▶ _TASK INSTRUCTIONS_
Retype the data in its entirety, with no word changed.

▶ _EXTRACTED ENTRIES_

$ cat src/hdl/smc_lite_pkg.sv
// Static memory controller shared definitions
// Bus widths, timing count widths, access size codes
// One-hot state encoding of the access FSM
package smc_lite_pkg;

  //--------------------------------------------------------------------
  // Widths
  //--------------------------------------------------------------------
  localparam int host_addr_w = 16;  // Host byte address
  localparam int host_data_w = 32;  // Host data, up to one word
  localparam int mem_data_w  = 8;   // External byte bus
  localparam int ws_w        = 8;   // Wait state count
  localparam int edge_w      = 2;   // Leading and trailing edge counts
  localparam int state_w     = 5;   // One-hot state vector

  // Access size codes, number of memory beats in brackets
  localparam logic [1:0] size_byte = 2'b00;  // 1 beat
  localparam logic [1:0] size_half = 2'b01;  // 2 beats
  localparam logic [1:0] size_word = 2'b10;  // 4 beats

  //--------------------------------------------------------------------
  // Access FSM states
  //--------------------------------------------------------------------
  typedef enum logic [state_w-1:0] {
    st_idle  = 5'b00001,  // No access, strobes off
    st_store = 5'b00010,  // Access values being stored
    st_le    = 5'b00100,  // Chip select leading edge
    st_rw    = 5'b01000,  // Read or write strobe phase
    st_float = 5'b10000   // Chip select trailing edge
  } smc_state_t;

endpackage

▶ _WRITTEN RESPONSE_
$ cat src/hdl/smc_lite_pkg.sv
// Static memory controller shared definitions
// Bus widths, timing count widths, access size codes
// One-hot state encoding of the access FSM
package smc_lite_pkg;

  //--------------------------------------------------------------------
  // Widths
  //--------------------------------------------------------------------
  localparam int host_addr_w = 16;  // Host byte address
  localparam int host_data_w = 32;  // Host data, up to one word
  localparam int mem_data_w  = 8;   // External byte bus
  localparam int ws_w        = 8;   // Wait state count
  localparam int edge_w      = 2;   // Leading and trailing edge counts
  localparam int state_w     = 5;   // One-hot state vector

  // Access size codes, number of memory beats in brackets
  localparam logic [1:0] size_byte = 2'b00;  // 1 beat
  localparam logic [1:0] size_half = 2'b01;  // 2 beats
  localparam logic [1:0] size_word = 2'b10;  // 4 beats

  //--------------------------------------------------------------------
  // Access FSM states
  //--------------------------------------------------------------------
  typedef enum logic [state_w-1:0] {
    st_idle  = 5'b00001,  // No access, strobes off
    st_store = 5'b00010,  // Access values being stored
    st_le    = 5'b00100,  // Chip select leading edge
    st_rw    = 5'b01000,  // Read or write strobe phase
    st_float = 5'b10000   // Chip select trailing edge
  } smc_state_t;

endpackage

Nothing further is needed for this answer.